[Task description]
Among the entries below, how many lines contain the string "declared"? Only the number, please.

Stored data entries
========
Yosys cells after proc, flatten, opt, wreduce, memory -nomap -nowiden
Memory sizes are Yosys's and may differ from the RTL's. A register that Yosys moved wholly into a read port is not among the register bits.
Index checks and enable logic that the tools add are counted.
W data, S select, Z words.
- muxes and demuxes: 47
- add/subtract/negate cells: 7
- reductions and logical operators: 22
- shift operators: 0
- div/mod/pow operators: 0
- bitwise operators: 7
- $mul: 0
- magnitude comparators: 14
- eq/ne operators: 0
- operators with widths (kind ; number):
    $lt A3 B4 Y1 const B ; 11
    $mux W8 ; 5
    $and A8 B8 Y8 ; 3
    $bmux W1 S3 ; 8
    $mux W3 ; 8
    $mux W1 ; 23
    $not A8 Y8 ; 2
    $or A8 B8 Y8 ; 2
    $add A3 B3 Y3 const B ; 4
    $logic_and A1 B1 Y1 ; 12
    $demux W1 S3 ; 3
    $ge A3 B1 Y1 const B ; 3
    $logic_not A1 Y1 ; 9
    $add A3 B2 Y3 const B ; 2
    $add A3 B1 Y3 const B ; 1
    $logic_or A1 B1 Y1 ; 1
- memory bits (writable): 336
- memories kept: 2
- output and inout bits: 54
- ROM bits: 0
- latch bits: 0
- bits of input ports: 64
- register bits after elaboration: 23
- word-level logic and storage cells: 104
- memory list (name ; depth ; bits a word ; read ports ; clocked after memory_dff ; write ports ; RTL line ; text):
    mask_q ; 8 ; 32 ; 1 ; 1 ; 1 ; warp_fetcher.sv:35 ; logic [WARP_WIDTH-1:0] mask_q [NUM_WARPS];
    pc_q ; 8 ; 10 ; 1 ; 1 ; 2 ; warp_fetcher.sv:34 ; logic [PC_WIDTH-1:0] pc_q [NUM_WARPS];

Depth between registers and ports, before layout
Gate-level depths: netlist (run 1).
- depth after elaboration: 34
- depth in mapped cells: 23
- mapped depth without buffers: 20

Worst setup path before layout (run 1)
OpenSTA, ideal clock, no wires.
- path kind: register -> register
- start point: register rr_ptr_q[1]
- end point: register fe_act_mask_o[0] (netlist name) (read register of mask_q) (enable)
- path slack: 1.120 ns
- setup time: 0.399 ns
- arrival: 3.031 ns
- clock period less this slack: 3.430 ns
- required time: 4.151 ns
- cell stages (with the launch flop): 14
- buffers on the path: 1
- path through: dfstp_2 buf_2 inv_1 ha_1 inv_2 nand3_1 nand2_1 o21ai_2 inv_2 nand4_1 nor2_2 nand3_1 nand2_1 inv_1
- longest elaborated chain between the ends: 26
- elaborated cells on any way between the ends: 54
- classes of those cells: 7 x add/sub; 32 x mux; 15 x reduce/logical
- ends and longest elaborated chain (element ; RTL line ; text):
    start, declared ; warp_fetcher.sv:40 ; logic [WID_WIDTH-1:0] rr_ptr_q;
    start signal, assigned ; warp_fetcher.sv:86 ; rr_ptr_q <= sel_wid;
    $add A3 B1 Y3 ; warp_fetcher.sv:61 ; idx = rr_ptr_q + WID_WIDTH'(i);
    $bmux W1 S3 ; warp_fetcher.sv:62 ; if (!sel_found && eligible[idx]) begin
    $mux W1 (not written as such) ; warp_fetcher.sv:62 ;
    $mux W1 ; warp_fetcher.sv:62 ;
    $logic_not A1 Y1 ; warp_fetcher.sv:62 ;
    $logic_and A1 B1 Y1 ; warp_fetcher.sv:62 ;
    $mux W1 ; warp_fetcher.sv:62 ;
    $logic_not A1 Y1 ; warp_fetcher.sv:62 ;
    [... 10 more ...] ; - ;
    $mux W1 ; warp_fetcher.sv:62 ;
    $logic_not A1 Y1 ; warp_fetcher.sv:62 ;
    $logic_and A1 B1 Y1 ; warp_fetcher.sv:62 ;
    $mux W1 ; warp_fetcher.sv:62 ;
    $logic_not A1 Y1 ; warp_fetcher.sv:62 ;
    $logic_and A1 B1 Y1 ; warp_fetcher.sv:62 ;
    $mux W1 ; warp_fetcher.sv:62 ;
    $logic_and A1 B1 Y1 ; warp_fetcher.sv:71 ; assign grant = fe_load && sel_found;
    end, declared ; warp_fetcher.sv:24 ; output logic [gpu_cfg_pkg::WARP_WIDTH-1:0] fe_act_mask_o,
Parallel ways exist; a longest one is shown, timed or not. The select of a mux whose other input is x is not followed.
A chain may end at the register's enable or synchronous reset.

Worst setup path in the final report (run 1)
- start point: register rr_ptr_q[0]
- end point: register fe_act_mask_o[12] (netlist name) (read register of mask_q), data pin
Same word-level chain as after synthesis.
$ cat src/gpu_cfg_pkg.sv
// Sizing constants of one compute unit front end
// PCs count instruction words, not bytes
// The program store covers only the low MEM_DEPTH words of the PC range
`default_nettype none

package gpu_cfg_pkg;

    // Warps and threads
    localparam int unsigned NUM_WARPS  = 8;
    localparam int unsigned WID_WIDTH  = 3;
    // Threads per warp, also the active mask width
    localparam int unsigned WARP_WIDTH = 32;

    // Program counter in words
    localparam int unsigned PC_WIDTH = 10;

    // Program store, PCs from MEM_DEPTH upward are out of range
    localparam int unsigned MEM_DEPTH      = 512;
    localparam int unsigned MEM_ADDR_WIDTH = 9;

    // Encoded instruction word
    localparam int unsigned INST_WIDTH = 32;

endpackage : gpu_cfg_pkg

`default_nettype wire

$ cat src/gpu_isa_pkg.sv
// Instruction set of the front end
// Every word carries the opcode in its top bits; the rest depends on format
// Opcodes above OPC_EXIT are illegal
`default_nettype none

package gpu_isa_pkg;

    // Field widths
    localparam int unsigned OPC_WIDTH    = 6;
    localparam int unsigned REG_WIDTH    = 5;
    localparam int unsigned FUNC_WIDTH   = 11;
    localparam int unsigned TARGET_WIDTH = 26;

    // Legal opcodes
    localparam logic [OPC_WIDTH-1:0] OPC_NOP  = 6'd0;
    localparam logic [OPC_WIDTH-1:0] OPC_ALU  = 6'd1;
    localparam logic [OPC_WIDTH-1:0] OPC_JUMP = 6'd2;
    localparam logic [OPC_WIDTH-1:0] OPC_EXIT = 6'd3;

    // ########################################################################
    // Instruction formats
    // ########################################################################

    // Register format, 6 + 5 + 5 + 5 + 11 bits
    typedef struct packed {
        logic [OPC_WIDTH-1:0]  opcode;
        logic [REG_WIDTH-1:0]  rd;
        logic [REG_WIDTH-1:0]  rs1;
        logic [REG_WIDTH-1:0]  rs2;
        logic [FUNC_WIDTH-1:0] func;
    } inst_alu_t;

    // Jump format, 6 + 26 bits
    // Only the low PC bits of the target matter
    typedef struct packed {
        logic [OPC_WIDTH-1:0]    opcode;
        logic [TARGET_WIDTH-1:0] target;
    } inst_jump_t;

    // Same word seen in both formats
    typedef union packed {
        inst_alu_t  alu;
        inst_jump_t jump;
    } inst_u;

endpackage : gpu_isa_pkg

`default_nettype wire

$ cat src/instruction_decoder.sv
// One-entry registered decode stage with valid/ready on both sides
// ALU fields are given for every opcode, meaningful only for ALU
// Resolve outputs fire on the output handshake, same cycle
// Next PC wraps at the PC width; jump targets keep their low PC bits only
`default_nettype none

module instruction_decoder (
    input  logic                                 clk_i,
    input  logic                                 arst_n_i,
    // From memory
    input  logic                                 ic_valid_i,
    input  logic [gpu_cfg_pkg::PC_WIDTH-1:0]     ic_pc_i,
    input  logic [gpu_cfg_pkg::WARP_WIDTH-1:0]   ic_act_mask_i,
    input  logic [gpu_cfg_pkg::WID_WIDTH-1:0]    ic_warp_id_i,
    input  logic [gpu_cfg_pkg::INST_WIDTH-1:0]   ic_inst_i,
    output logic                                 dec_ready_o,
    // Decoded instruction out
    input  logic                                 out_ready_i,
    output logic                                 out_valid_o,
    output logic [gpu_cfg_pkg::WID_WIDTH-1:0]    out_warp_id_o,
    output logic [gpu_cfg_pkg::PC_WIDTH-1:0]     out_pc_o,
    output logic [gpu_cfg_pkg::WARP_WIDTH-1:0]   out_act_mask_o,
    output logic [gpu_isa_pkg::OPC_WIDTH-1:0]    out_opcode_o,
    output logic [gpu_isa_pkg::REG_WIDTH-1:0]    out_rd_o,
    output logic [gpu_isa_pkg::REG_WIDTH-1:0]    out_rs1_o,
    output logic [gpu_isa_pkg::REG_WIDTH-1:0]    out_rs2_o,
    output logic [gpu_isa_pkg::FUNC_WIDTH-1:0]   out_func_o,
    output logic                                 out_illegal_o,
    // Resolve back to fetcher
    output logic                                 res_valid_o,
    output logic [gpu_cfg_pkg::WID_WIDTH-1:0]    res_warp_id_o,
    output logic [gpu_cfg_pkg::PC_WIDTH-1:0]     res_next_pc_o,
    output logic                                 res_exit_o
);
    import gpu_cfg_pkg::*;
    import gpu_isa_pkg::*;

    // ########################################################################
    // Field decode
    // ########################################################################

    inst_u                 inst;
    logic [OPC_WIDTH-1:0]  opcode;
    logic                  illegal;
    logic [PC_WIDTH-1:0]   next_pc;
    logic                  take_in;

    // Registered resolve info
    logic [PC_WIDTH-1:0] next_pc_q;
    logic                exit_q;

    assign inst   = ic_inst_i;
    assign opcode = inst.alu.opcode;

    // Anything outside the four known opcodes
    assign illegal = !(opcode inside {OPC_NOP, OPC_ALU, OPC_JUMP, OPC_EXIT});

    // Jump target or sequential, illegal falls through to PC + 1
    assign next_pc = (opcode == OPC_JUMP) ? inst.jump.target[PC_WIDTH-1:0]
                                          : ic_pc_i + PC_WIDTH'(1);

    // ########################################################################
    // Register stage
    // ########################################################################

    // Empty, or current entry leaves this cycle
    assign dec_ready_o = !out_valid_o || out_ready_i;
    assign take_in     = ic_valid_i && dec_ready_o;

    always_ff @(posedge clk_i or negedge arst_n_i) begin
        if (!arst_n_i) begin
            out_valid_o <= 1'b0;
        end else if (dec_ready_o) begin
            out_valid_o <= ic_valid_i;
        end
    end

    always_ff @(posedge clk_i) begin
        if (take_in) begin
            out_warp_id_o  <= ic_warp_id_i;
            out_pc_o       <= ic_pc_i;
            out_act_mask_o <= ic_act_mask_i;
            out_opcode_o   <= opcode;
            out_rd_o       <= inst.alu.rd;
            out_rs1_o      <= inst.alu.rs1;
            out_rs2_o      <= inst.alu.rs2;
            out_func_o     <= inst.alu.func;
            out_illegal_o  <= illegal;
            next_pc_q      <= next_pc;
            exit_q         <= (opcode == OPC_EXIT);
        end
    end

    // Resolve rides on the output handshake
    assign res_valid_o   = out_valid_o && out_ready_i;
    assign res_warp_id_o = out_warp_id_o;
    assign res_next_pc_o = next_pc_q;
    assign res_exit_o    = exit_q;

    // Stalled output keeps valid and every field
    a_out_stable: assert property (@(posedge clk_i) disable iff (!arst_n_i)
        out_valid_o && !out_ready_i |=> out_valid_o && $stable({out_warp_id_o,
        out_pc_o, out_act_mask_o, out_opcode_o, out_rd_o, out_rs1_o, out_rs2_o,
        out_func_o, out_illegal_o, next_pc_q, exit_q}))
        else $error("decoder output changed while stalled");

endmodule : instruction_decoder

`default_nettype wire

$ cat config.mk
export PLATFORM = sky130hd
export DESIGN_NAME = instruction_decoder
export DESIGN_NICKNAME = d
export VERILOG_FILES = /design/src/gpu_cfg_pkg.sv /design/src/gpu_isa_pkg.sv /design/src/instruction_decoder.sv
export SDC_FILE = /design/constraint.sdc
export NUM_CORES = 1
export LEC_CHECK = 0
export BUFFER_PORTS_ARGS = -buffer_cell sky130_fd_sc_hd__clkbuf_2
export CAP_MARGIN = 20
export CORE_MARGIN = 10
export CORE_UTILIZATION = 45
export CTS_BUF_LIST = sky130_fd_sc_hd__clkbuf_8
export DETAILED_ROUTE_END_ITERATION = 6
export GPL_ROUTABILITY_DRIVEN = 1
export PLACE_DENSITY = 0.82
export RECOVER_POWER = 100
export SLEW_MARGIN = 20
export SYNTH_ARGS = -nofsm -noshare
export SYNTH_HDL_FRONTEND = slang
export SYNTH_SLANG_ARGS = --single-unit
$ cat constraint.sdc
create_clock -name clk_i -period 4.1 [get_ports clk_i]
set_input_delay 0.41 -clock clk_i [delete_from_list [all_inputs] [get_ports clk_i]]
set_output_delay 0.41 -clock clk_i [all_outputs]
set_load 0.1 [all_outputs]
Yosys cells after proc, flatten, opt, wreduce, memory -nomap -nowiden
Cells that the tools add are included.

Register bits after elaboration: 90. Logic and storage cells: 24. Output and inout port bits: 95. Input port bits: 81.

$add $sub $neg: 1. Reductions and logical operators: 7. Equal/unequal tests: 3. Mux-type cells: 1.

Operators with widths (number): 6-bit by 2-bit == test with 1-bit output, second input constant (2); 10-bit by 1-bit adder with 10-bit output, second input constant (1); 10-bit two-way mux (1); 6-bit by 1-bit == test with 1-bit output, second input constant (1); 6-bit logical NOT (1); 4-bit nonzero test (1); 1-bit logical AND (2); 1-bit logical NOT (2); 1-bit logical OR (1).

Logic depth before layout (Yosys ltp)
Gate-level depths: netlist (run 1).

Word-level depth: 3. Depth in mapped cells: 5. Gate-level depth less buffers: 5.

Worst setup path before layout (run 1)
Ideal clock, no wire load.

Path type: register to register. From: reg out_valid_o. To: reg out_act_mask_o[0] (netlist bit), enable pin. Stages on the path, launching flop included: 3. Path buffers: 0. Setup time: 457 ps. Setup slack: -210 ps. Required time: 3643 ps. Data arrival time: 3853 ps. Clock period less this slack: 4310 ps. Cells stage by stage: dfrtp_1 -> nand2b_1 -> and2_1.

Longest elaborated chain between the ends: 3.

RTL lines: start: declaration (RTL line instruction_decoder.sv:19) `output logic out_valid_o,`; start signal: assignment (RTL line instruction_decoder.sv:74) `out_valid_o <= ic_valid_i;`; 1-bit logical NOT (RTL line instruction_decoder.sv:67) `assign dec_ready_o = !out_valid_o || out_ready_i;`; 1-bit logical OR (RTL line instruction_decoder.sv:67); via dec_ready_o (RTL line instruction_decoder.sv:16) `output logic dec_ready_o,`; 1-bit logical AND (RTL line instruction_decoder.sv:68) `assign take_in = ic_valid_i && dec_ready_o;`; via take_in (RTL line instruction_decoder.sv:46) `logic take_in;`; end signal: assignment (RTL line instruction_decoder.sv:82) `out_act_mask_o <= ic_act_mask_i;`; end: declaration (RTL line instruction_decoder.sv:22) `output logic [gpu_cfg_pkg::WARP_WIDTH-1:0] out_act_mask_o,`.

The timed path passes the listed nets, and every way through them passes these cells. A chain may end at the register's enable or synchronous reset.

Worst setup path in the final report (run 1)
From: reg out_valid_o. To: reg out_warp_id_o[2] (netlist bit), enable pin.

Longest elaborated chain between the ends: 3.

RTL lines: 1-bit logical NOT (RTL line instruction_decoder.sv:67); 1-bit logical OR (RTL line instruction_decoder.sv:67); 1-bit logical AND (RTL line instruction_decoder.sv:68); via take_in (RTL line instruction_decoder.sv:46); end signal: assignment (RTL line instruction_decoder.sv:80) `out_warp_id_o <= ic_warp_id_i;`; end: declaration (RTL line instruction_decoder.sv:20) `output logic [gpu_cfg_pkg::WID_WIDTH-1:0] out_warp_id_o,`.

The timed path passes the listed nets, and every way through them passes these cells.

==> reports/summary.txt, run 1 <==
Worst IR Drop VDD - 0.218 mV
Worst Setup Start Kind - flip-flop
Filler cell count - 597
Max_cap viols - 0
Vias/cell - 4.62
Cts bufs inserted - 9
CTS tree - built
Detailed Routing Iterations Pass 1 - 4
Worst-path cell chain - nand2b_1, and2_4, clkbuf_2
First-pass GRT wire length - 10,600 µm
Relative slew slack - 0.0740
Worst skew pair latency - 0.34 ns
Power density cells - 522 mW/mm²
Final nets - 410
HPWL after detailed placement - 5880 µm
Clock buffer depth - 2
Synth Instances - 144
# rows - 30
Setup TNS - 0 ns
Port buffer count - 175
Diodes inserted - 0
#FFs+latches synth - 90
Post-CTS setup buffers - 0
GRT Util Overall - 0.135
Period utilization - 0.603
Slowest stage delay, CP - 1.08 ns
Worst Setup Slack, final - 1.63 ns
DRT Wirelength - 7620 µm
Synth Area per Inst - 21.4 µm²
Number of remaining DRC errors - 0
Total gr overflow - 0
Initial Utilization - 0.458
Slowest cell on the critical path - clkbuf_2
Netlist cell types - 22
Fin util - 0.599
Register area - 0.00270 mm²
Crit path DAT - 2.42 ns
Post-CTS sizing - 0
Worst Hold Class - primary input to flip-flop
Outcome - finished, final reports clean
Endpoints failing setup - 0
Yosys warns - 0
Ys flop type - edfxtp_1
Multi-input gate area - 305 µm²
Worst hold slack - 0.241 ns
Clock skew - 0.00539 ns
Initial antenna violation count - 0
Fin. Hold Viols - 0
Worst path required time - 4.04 ns
Least-Margin Pin Slew - 1.39 ns
# hold bufs at CTS - 1
Share of cells above drive strength 1 - 0.228
Area growth syn-to-layout - 30.7%
Die area - 0.0105 mm²
Critical path class - flip-flop to flip-flop
Antenna Nets Post-Route - 0
Post-synth EDFFs - 89
I/O pin count - 176
Sequential share of the synthesized area - 0.877
Root Driver - clkbuf_8
Die height - 103 µm
RSZ-0062 raised after global routing - false
Synthesized cell area - 0.00308 mm²
Tmin final - 2.47 ns
Chip Width - 103 µm
H-tree depth - 3
Gpl congestion - 0.725
Post-place setup slack - 2.13 ns
Critical Path End Type - flip-flop
Fmax - 404 MHz
Pleak - 0.00144 µW
Post-Syn Nets - 226
Drt wl/cell - 18.4 µm
CTS clk-pin slew, worst paths - 0.09 ns
Largest net degree at the start of global routing - 90
CP Max Fanout - 57
Starting DRT DRC Count - 49
Async SR Flop Fraction - 0.0111
Total core area - 0.00672 mm²
Vias - 1,908
CTS Sinks - 90
Final slew viol count - 0
Number of global-route vias before repair - 2,001
## Yosys cell counts (2+ instances only)
cell       n  share of area
a21oi_1    8          0.013
and2_1     2         0.0041
buf_4      3         0.0073
edfxtp_1  89           0.87
inv_1      3         0.0037
nand2_1    2         0.0024
nand2b_1   2         0.0041
nand3_1    5         0.0081
nor2_1     9          0.011
nor3_1     2         0.0033
nor4_4     2          0.014
xnor2_1    5          0.014
xor2_1     3         0.0085
## layer usage
metal	GRT usage	vias up	wire length, µm
met3	0.0550	9	992
met4	0.0521	0	74
li1	-	915	-
met2	0.244	94	3990
met5	0	-	0
met1	0.136	890	2560
## path summary, 6_finish.rpt
| path | slack (ns) | start | end | cells past startpoint |
|---|---|---|---|---|
| max in group asynchronous | 3.63 | arst_n_i | out_valid_o | 2 |
| hold reg to reg | 0.59 | out_valid_o | out_valid_o | 2 |
| setup reg to reg | 1.63 | out_valid_o | out_warp_id_o[2] | 3 |
| hold / removal | 0.24 | ic_inst_i[19] | out_rs1_o[3] | 1 |
| min in group asynchronous | 0.38 | arst_n_i | out_valid_o | 2 |
| setup / recovery | 1.63 | out_valid_o | out_warp_id_o[2] | 3 |
## critical path: cells and delay by family, from the launching register on
| kind | cells | cell delay (ns) |
|---|---|---|
| buffers and inverters | 1 | 1.08 |
| flip-flops | 1 | 0.40 |
| AND/OR/NAND/NOR | 2 | 0.54 |
## kinds of logic after synthesis
group / Yosys count / synth area share
DFF: 90 / 0.877
and+or+nand+nor: 28 / 0.0610
AOI/OAI and AO/OA: 9 / 0.0159
xor gates and xnor gates: 8 / 0.0228
buffers and inverters: 7 / 0.0146
muxes: 1 / 0.00488
adders and majority gates: 1 / 0.00407
## power breakdown
group	total (µW)	internal [µW]	switching, µW
clock network	517	219	297
logic	496	52.7	443
registers	1090	1070	12.5
## cell usage in the layout (no fill, tap or decap), drive strengths merged
master,n
clkbuf,185
edfxtp,89
nor2,9
a21oi,9
nand3,6
xnor2,5
inv,5
clkinv,4
xor2,3
nand2,2
nor3,2
nand2b,2
nor4,2
and3,2
and2,2
nand3b,1
mux2,1
ha,1
clkinvlp,1
dlygate4sd3,1
dfrtp,1
## state kept, by name, summed over array words and instances, names as in the netlist
| register | flops |
|---|---|
| out_illegal_o | 1 |
| out_rs1_o | 5 |
| out_rd_o | 5 |
| out_func_o | 11 |
| out_rs2_o | 5 |
| out_pc_o | 10 |
| out_act_mask_o | 32 |
| res_next_pc_o | 10 |
| res_exit_o | 1 |
| out_opcode_o | 6 |
| out_valid_o | 1 |
| out_warp_id_o | 3 |
## per-stage QoR
stage | area, µm² | cells | power (µW)
after floorplan | 3080 | 144 | 1520
after global placement | 4020 | 395 | 1620
after detailed placement | 4020 | 395 | 1630
after CTS | 4200 | 412 | 2140
after global routing | 4020 | 413 | 2170
final | 4020 | 413 | 2100
## final cells by class
type,instances,share of cell area
sequential,90,0.671
multi-input combinational,47,0.0759
inverter,3,0.00280
timing repair buffer,177,0.184
clock buffer,9,0.0308
tap,80,0.0249
clock inverter,7,0.0109
Note: power is estimated with default switching activity, not from simulation.
==> inputs of run 2 (changes only) <==
==> constraint.sdc (replaced) <==
create_clock -name clk_i -period 2.6 [get_ports clk_i]
set_input_delay 0.26 -clock clk_i [delete_from_list [all_inputs] [get_ports clk_i]]
set_output_delay 0.26 -clock clk_i [all_outputs]
set_load 0.1 [all_outputs]
==> reports/summary.txt, run 2 (synthesized netlist as in run 1, its figures left out) <==
Commonest non-fill, non-tap cell in the layout - clkbuf_1
Worst hold slack - 0.0810 ns
Filler cell count - 600
Reg with most FFs - out_act_mask_o
DRT Wirelength - 7950 µm
Total power draw - 3320 µW
Final slew viol count - 0
Clock buffer depth - 2
Worst-path cell chain - nand2b_2, clkbuf_1
Worst IR Drop VDD - 0.326 mV
Multi-input gate area - 308 µm²
CP Max Fanout - 3
Post-Layout Cell Count - 413
CTS tree - built
Min-delay src - ic_act_mask_i[17]
RSZ-0062 raised after global routing - false
# rows - 30
Root Driver - clkbuf_8
Clock Power Share - 0.247
Initial antenna violation count - 0
P_sw - 1200 µW
I/O pin count - 176
Reg power frac - 0.515
Hold Crit Depth - 1
Worst skew pair latency - 0.34 ns
Total gr overflow - 0
Pleak - 0.00144 µW
Starting DRT DRC Count - 59
Outcome - finished, final reports clean
Largest registers - out_act_mask_o: 32 flops, out_func_o: 11 flops
Slowest cell on the critical path - clkbuf_1
Port buffer count - 175
Die height - 103 µm
CTS Sinks - 90
Diodes inserted - 0
Vias - 1,955
Critical Path End Type - output pin
Power density cells - 822 mW/mm²
Worst Hold Class - primary input to flip-flop
Slowest stage delay, CP - 0.87 ns
Register area - 0.00270 mm²
Largest net degree at the start of global routing - 46
Chip Width - 103 µm
Post-CTS sizing - 0
Worst path required time - 2.34 ns
Hold path endpoint - out_act_mask_o[17]
Placed cell count - 397
CTS clk-pin slew, worst paths - 0.09 ns
Flop-to-flop setup slack - 0.81 ns
R2r worst-path depth - 3
Post-CTS setup buffers - 0
Number of flip-flops in the largest register - 32
Worst Setup Start Kind - flip-flop
Total core area - 0.00672 mm²
First-pass GRT wire length - 11,100 µm
Int Power - 2120 µW
H-tree depth - 3
Share of cells above drive strength 1 - 0.231
Fin. Hold Viols - 0
GRT Util Overall - 0.142
Area growth syn-to-layout - 31.4%
Period utilization - 0.763
Most frequent cells in the layout - 121 x clkbuf_1, 89 x edfxtp_1, 55 x clkbuf_2
Critical path class - flip-flop to output pin
Initial Utilization - 0.458
Cts bufs inserted - 9
HPWL after detailed placement - 6330 µm
Antenna Nets Post-Route - 0
Final nets - 411
Gpl congestion - 0.712
Number of global-route vias before repair - 2,135
Die area - 0.0105 mm²
Comb pwr share - 0.238
CP startpoint - out_valid_o
Fmax - 504 MHz
Clock skew - 0.00684 ns
Crit path DAT - 1.72 ns
Sw Share - 0.361
Endpoints failing setup - 0
Drt wl/cell - 19.2 µm
Detailed Routing Iterations Pass 1 - 6
Vias/cell - 4.73
Relative slew slack - 0.142
FF-to-FF End - res_next_pc_o[0]
Tmin final - 1.98 ns
Buf+Inv Stages, Crit Path - 1
Setup TNS - 0 ns
Least-Margin Pin Slew - 1.29 ns
Worst R2R Start - out_valid_o
Number of remaining DRC errors - 0
Worst path top cell family by delay - buffers and inverters
Max_cap viols - 0
-- run 2: changes by cell type in the layout (fill, tap and decap cells not counted) --
cell        previous run  this run
nand2b_2               0         1
clkbuf_1             120       121
buf_12                 0         1
clkinv_2               3         2
nand2b_1               2         1
clkbuf_2              56        55
clkinvlp_4             1         2
clkinv_1               1         0
-- run 2: cell type report --
type | instances | area share
flip-flops and latches | 90 | 0.667
repair buffers | 178 | 0.188
multi-input cells | 47 | 0.0761
clock buffers | 9 | 0.0306
well taps | 80 | 0.0248
clock inverters | 6 | 0.0105
inverters | 3 | 0.00279
-- run 2: per-layer routing --
| metal | track usage | part of all wire | up-vias |
|---|---|---|---|
| met3 | 0.0650 | 0.14 | 16 |
| met4 | 0.0683 | 0.026 | 0 |
| met2 | 0.258 | 0.51 | 110 |
| met5 | 0 | 0 | - |
| li1 | - | - | 920 |
| met1 | 0.130 | 0.33 | 909 |
-- run 2: how the worst max path moves through the flow --
stage / endpoint / slack, ns / depth (start not counted)
after detailed placement: res_next_pc_o[1] / 0.97 / 4
after global routing: res_next_pc_o[1] / 0.52 / 4
after CTS: res_valid_o / 1.01 / 2
after global placement: res_next_pc_o[1] / 0.99 / 4
after floorplan: out_act_mask_o[0] / 0.05 / 2
final: dec_ready_o / 0.62 / 2
-- run 2: worst reg2reg max path: cells and delay by family, from the launching register on --
family / cells / cell delay, ns
buffers and inverters: 1 / 0.59
and+or+nand+nor: 2 / 0.42
DFF: 1 / 0.41
-- run 2: what timing repair did --
item / 4_1_cts / 5_1_grt
endpoints found under the hold margin: 1 / 0
endpoints found under the setup margin: 0 / 0
hold buffers: 1 / 0
-- run 2: power by group through the flow --
stage               sequential (µW)  combinational (µW)  clock (µW)
floorplan                      2300                92.9           0
global placement               1740                 817           0
detailed placement             1750                 825           0
CTS                            1710                 826         848
global route                   1720                 815         894
finish                         1710                 789         821
-- run 2: metrics by stage --
step           setup WS (ns)  instance area [µm²]   util
4_1_cts                 1.01                 4230  0.629
6_report               0.616                 4040  0.602
3_5_place_dp           0.966                 4050  0.603
2_1_floorplan         0.0494                 3080      -
5_1_grt                0.521                 4040  0.602
3_3_place_gp           0.988                 4050  0.603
========
[Response to the task]
2